Content-Addressed Blobs
When you capture a screenshot, record a voice note, or save a PDF, the raw binary content is stored on the filesystem inside the .omnidata bundle’s blobs/ directory. No binary data lives inside SQLite.
Content addressing
Every blob is named by its SHA-256 hash. This provides:
- Deduplication: Same file captured twice, stored once
- Integrity: The filename is the checksum – verification is free
- Immutability: A blob’s content never changes. New content = new hash
Filesystem storage with fanout
Blobs are organized using a two-character fanout prefix, similar to Git’s object storage:
.omnidata/
└── blobs/
├── ab/
│ ├── ab3f7c9e2d...sha256
│ └── ab91f0a412...sha256
├── c8/
│ └── c84d02ee7b...sha256
└── f1/
└── f1a8b3cc00...sha256
The first two hex characters of the hash become the directory name. This prevents any single directory from accumulating millions of entries, which degrades filesystem performance.
Store, read, verify
Storing a blob
- Compute SHA-256 of the content
- Derive the path:
blobs/{hash[:2]}/{hash} - Create the fanout directory if it doesn’t exist
- Write the file (atomic write with temp file + rename)
- Record the hash, size, and MIME type in
index.db
import hashlib, os, tempfile
def store_blob(bundle_path, data, mime_type):
h = hashlib.sha256(data).hexdigest()
fanout = os.path.join(bundle_path, "blobs", h[:2])
os.makedirs(fanout, exist_ok=True)
blob_path = os.path.join(fanout, h)
if not os.path.exists(blob_path):
# Atomic write: temp file in same dir, then rename
fd, tmp = tempfile.mkstemp(dir=fanout)
os.write(fd, data)
os.close(fd)
os.rename(tmp, blob_path)
return h # content_hash for index.db
Reading a blob
def read_blob(bundle_path, content_hash):
path = os.path.join(bundle_path, "blobs", content_hash[:2], content_hash)
with open(path, "rb") as f:
return f.read()
Verifying integrity
def verify_blob(bundle_path, content_hash):
data = read_blob(bundle_path, content_hash)
actual = hashlib.sha256(data).hexdigest()

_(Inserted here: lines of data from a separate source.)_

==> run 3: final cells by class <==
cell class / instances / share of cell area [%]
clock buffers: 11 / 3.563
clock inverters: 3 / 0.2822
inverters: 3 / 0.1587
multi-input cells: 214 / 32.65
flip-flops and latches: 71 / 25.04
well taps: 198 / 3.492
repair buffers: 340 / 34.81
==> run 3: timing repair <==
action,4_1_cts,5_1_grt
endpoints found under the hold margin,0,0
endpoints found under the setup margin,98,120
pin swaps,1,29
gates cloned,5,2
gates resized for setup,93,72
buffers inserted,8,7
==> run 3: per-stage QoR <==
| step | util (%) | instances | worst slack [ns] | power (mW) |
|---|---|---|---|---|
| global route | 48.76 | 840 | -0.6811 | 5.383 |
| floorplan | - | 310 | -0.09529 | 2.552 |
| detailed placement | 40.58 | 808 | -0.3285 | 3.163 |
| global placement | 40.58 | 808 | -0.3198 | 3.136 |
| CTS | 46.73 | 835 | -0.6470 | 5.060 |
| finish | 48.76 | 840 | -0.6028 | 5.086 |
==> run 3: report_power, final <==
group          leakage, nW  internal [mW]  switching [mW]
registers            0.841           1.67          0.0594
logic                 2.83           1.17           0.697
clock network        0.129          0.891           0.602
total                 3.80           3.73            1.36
## config.mk

```make
export PLATFORM = sky130hd
export DESIGN_NAME = proj_sort_feeder_flat
export DESIGN_NICKNAME = d
export VERILOG_FILES = /design/src/rtl/proj_sort_feeder_if.sv /design/src/rtl/proj_sort_feeder.sv /design/src/flat_wrapper.sv
export SDC_FILE = /design/constraint.sdc
export NUM_CORES = 1
export LEC_CHECK = 0
export CORE_UTILIZATION = 30
export DETAILED_ROUTE_END_ITERATION = 10
export PLACE_DENSITY_LB_ADDON = 0.05
export SLEW_MARGIN = 25
export SYNTH_ARGS = -nofsm -noshare
export SYNTH_HDL_FRONTEND = slang
export SYNTH_SLANG_ARGS = --single-unit
```

## constraint.sdc

```tcl
create_clock -name clk -period 2.3 [get_ports clk]
set_input_delay 0.69 -clock clk [delete_from_list [all_inputs] [get_ports clk]]
set_output_delay 0.69 -clock clk [all_outputs]
set_load 0.01 [all_outputs]
```

## src/rtl/proj_sort_feeder_if.sv

```systemverilog
// proj_sort_feeder_if
//   Groups the feeder's hasher-side handshake, the sorter input bus and the
//   result handshake with the downstream extender.
//   slave  : the feeder (drives hash_ready and the sort_* / end_sorting bus)
//   master : the surrounding hasher / sorter / extender side
//   Signals:
//     hash_valid, hash_signature : hasher beat
//     hash_ready                 : feeder can accept a beat
//     sort_signature, sort_index : sorter in_signature / in_index
//     sort_clr                   : active-high sorter clear
//     end_sorting                : sorter result valid while high
//     res_ready                  : downstream has consumed the result
interface proj_sort_feeder_if #(
    parameter int INDICE_LEN    = 6,
    parameter int SIGNATURE_LEN = 32
);
    logic                     hash_valid;
    logic                     hash_ready;
    logic [SIGNATURE_LEN-1:0] hash_signature;
    logic [SIGNATURE_LEN-1:0] sort_signature;
    logic [INDICE_LEN-1:0]    sort_index;
    logic                     sort_clr;
    logic                     end_sorting;
    logic                     res_ready;

    modport slave (
        input  hash_valid, hash_signature, res_ready,
        output hash_ready, sort_signature, sort_index, sort_clr, end_sorting
    );

    modport master (
        output hash_valid, hash_signature, res_ready,
        input  hash_ready, sort_signature, sort_index, sort_clr, end_sorting
    );
endinterface

```

## src/rtl/proj_sort_feeder.sv

```systemverilog
// proj_sort_feeder
//   Front-end sequencer for the MinHash sorter. Accepts hashed signatures,
//   tags each with a running index, feeds one pair per cycle to the sorter's
//   free-running input (all-ones bubbles between beats), clears the sorter
//   between sets and holds end_sorting until the result is consumed.
//   Ports:
//     clk, rst : clock, asynchronous active-high reset
//     start    : begin a new set (sampled in IDLE only)
//     abort    : restart the current set (only with PROJ_SORT_FEEDER_ABORT_EN)
//     busy     : high in every state except IDLE
//     done     : one-cycle pulse when a set completes
//     bus      : proj_sort_feeder_if.slave (hasher, sorter and result signals)
//   Build option: define PROJ_SORT_FEEDER_ABORT_EN to add the abort input.
//
//   state | meaning
//   IDLE  | waiting for start, bubble output
//   CLEAR | one-cycle sorter clear, beat counter reset
//   FEED  | accepting beats from the hasher
//   FLUSH | last beat on sorter inputs, sorter captures it this cycle
//   HOLD  | end_sorting high until res_ready
module proj_sort_feeder #(
    parameter int INDICE_LEN     = 6,
    parameter int SIGNATURE_LEN  = 32,
    parameter int NUM_SIGNATURES = 64
) (
    input  logic clk,
    input  logic rst,
    input  logic start,
`ifdef PROJ_SORT_FEEDER_ABORT_EN
    input  logic abort,
`endif
    output logic busy,
    output logic done,
    proj_sort_feeder_if.slave bus
);
    localparam int CNT_W = INDICE_LEN + 1;
    localparam logic [CNT_W-1:0] LAST_CNT = CNT_W'(NUM_SIGNATURES - 1);

    typedef enum logic [2:0] {IDLE, CLEAR, FEED, FLUSH, HOLD} state_t;

    state_t           state;
    state_t           next_state;
    logic [CNT_W-1:0] cnt;
    logic             abort_req;
    logic             accept;

`ifdef PROJ_SORT_FEEDER_ABORT_EN
    assign abort_req = abort && (state != IDLE);
`else
    assign abort_req = 1'b0;
`endif

    // An abort wins over a simultaneous handshake; that beat is dropped.
    assign accept         = (state == FEED) && bus.hash_valid && !abort_req;
    assign bus.hash_ready = (state == FEED);
    assign busy           = (state != IDLE);

    always_ff @(posedge clk or posedge rst) begin
        if (rst) begin
            state <= IDLE;
        end else begin
            state <= next_state;
        end
    end

    always_comb begin
        next_state = state;
        case (state)
            IDLE:    if (start) next_state = CLEAR;
            CLEAR:   next_state = FEED;
            FEED:    if (accept && (cnt == LAST_CNT)) next_state = FLUSH;
            FLUSH:   next_state = HOLD;
            HOLD:    if (bus.res_ready) next_state = IDLE;
            default: next_state = IDLE;
        endcase
        if (abort_req) next_state = CLEAR;
    end

    // Registered outputs. sort_clr comes up in reset and stays high until the
    // first edge after reset release, keeping the sorter cleared meanwhile.
    always_ff @(posedge clk or posedge rst) begin
        if (rst) begin
            cnt                <= '0;
            bus.sort_signature <= '1;
            bus.sort_index     <= '0;
            bus.sort_clr       <= 1'b1;
            bus.end_sorting    <= 1'b0;
            done               <= 1'b0;
        end else begin
            bus.sort_clr    <= (next_state == CLEAR);
            bus.end_sorting <= (next_state == HOLD);
            done            <= (state == HOLD) && bus.res_ready && !abort_req;
            if (accept) begin
                bus.sort_signature <= bus.hash_signature;
                bus.sort_index     <= cnt[INDICE_LEN-1:0];
                cnt                <= cnt + CNT_W'(1);
            end else begin
                bus.sort_signature <= '1;
                bus.sort_index     <= '0;
                if (state == CLEAR) cnt <= '0;
            end
        end
    end
endmodule

```

## src/flat_wrapper.sv

```systemverilog
// flat-port wrapper written by rule: the top's interface ports become plain ports
module proj_sort_feeder_flat 
#(
    parameter int INDICE_LEN     = 6,
    parameter int SIGNATURE_LEN  = 32,
    parameter int NUM_SIGNATURES = 64
)
  (clk, rst, start, busy, done, bus_hash_valid, bus_hash_signature, bus_res_ready, bus_hash_ready, bus_sort_signature, bus_sort_index, bus_sort_clr, bus_end_sorting);
  proj_sort_feeder_if #(.INDICE_LEN(INDICE_LEN), .SIGNATURE_LEN(SIGNATURE_LEN)) bus_i ();
  input  logic clk;
  input  logic rst;
  input  logic start;
  output logic busy;
  output logic done;
  input wire logic [$bits(bus_i.hash_valid)-1:0] bus_hash_valid;
  input wire logic [$bits(bus_i.hash_signature)-1:0] bus_hash_signature;
  input wire logic [$bits(bus_i.res_ready)-1:0] bus_res_ready;
  output wire logic [$bits(bus_i.hash_ready)-1:0] bus_hash_ready;
  output wire logic [$bits(bus_i.sort_signature)-1:0] bus_sort_signature;
  output wire logic [$bits(bus_i.sort_index)-1:0] bus_sort_index;
  output wire logic [$bits(bus_i.sort_clr)-1:0] bus_sort_clr;
  output wire logic [$bits(bus_i.end_sorting)-1:0] bus_end_sorting;
  assign bus_i.hash_valid = bus_hash_valid;
  assign bus_i.hash_signature = bus_hash_signature;
  assign bus_i.res_ready = bus_res_ready;
  assign bus_hash_ready = bus_i.hash_ready;
  assign bus_sort_signature = bus_i.sort_signature;
  assign bus_sort_index = bus_i.sort_index;
  assign bus_sort_clr = bus_i.sort_clr;
  assign bus_end_sorting = bus_i.end_sorting;
  proj_sort_feeder #(.INDICE_LEN(INDICE_LEN), .SIGNATURE_LEN(SIGNATURE_LEN), .NUM_SIGNATURES(NUM_SIGNATURES)) u_core (.clk(clk), .rst(rst), .start(start), .busy(busy), .done(done), .bus(bus_i));
endmodule
```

return actual == content_hash
Because the filename is the hash, verification is a single hash operation. No separate checksum database is needed.
Filesystem benefits
Storing blobs as regular files means the host filesystem does the heavy lifting:
| Filesystem | What you get for free |
|---|---|
| btrfs | Transparent compression (zstd), CoW snapshots, block-level dedup, checksums |
| ZFS | Compression, send/receive for replication, scrubbing, checksums |
| APFS | Clonefile for instant copies, per-file encryption, snapshots |
| ext4 | Universally available baseline, journaling |
| S3 / object storage | Versioning, lifecycle policies, cross-region replication |
None of these features are available when binary data is locked inside a SQLite database. By storing blobs on the filesystem, OmniData inherits whatever the host provides – without writing a single line of compression, dedup, or snapshot code.
See Filesystem as Runtime for a deeper treatment.
Deduplication
Content addressing gives dedup at the application layer: two resources that reference the same binary share one blob file. But filesystem-level dedup goes further:
- btrfs:
duperemoveor online dedup finds identical blocks across different blobs - ZFS: Block-level dedup (RAM-intensive but effective)
- APFS:
clonefile()creates zero-cost copies that share blocks until modified
Even across separate .omnidata instances, a filesystem with block-level dedup will share storage for identical content.
What gets stored as a blob vs. chunks
| Content type | Blob? | Chunks? | Notes |
|---|---|---|---|
| Screenshots | Yes | No | PNG/JPEG binary |
| Voice recordings | Yes | No | WAV/MP3 binary |
| PDFs | Yes | Yes | Original binary as blob; extracted text as chunks |
| Images from web pages | Yes | No | Captured image data |
| Video clips | Yes | No | Large binary files |
| Text documents | No | Yes | Text goes directly into index.db chunks |
| Code files | No | Yes | Text goes into chunks with tree-sitter splitting |
A resource can have both a blob (the original binary) and chunks (the extracted text). The blob preserves the original; the chunks make it searchable.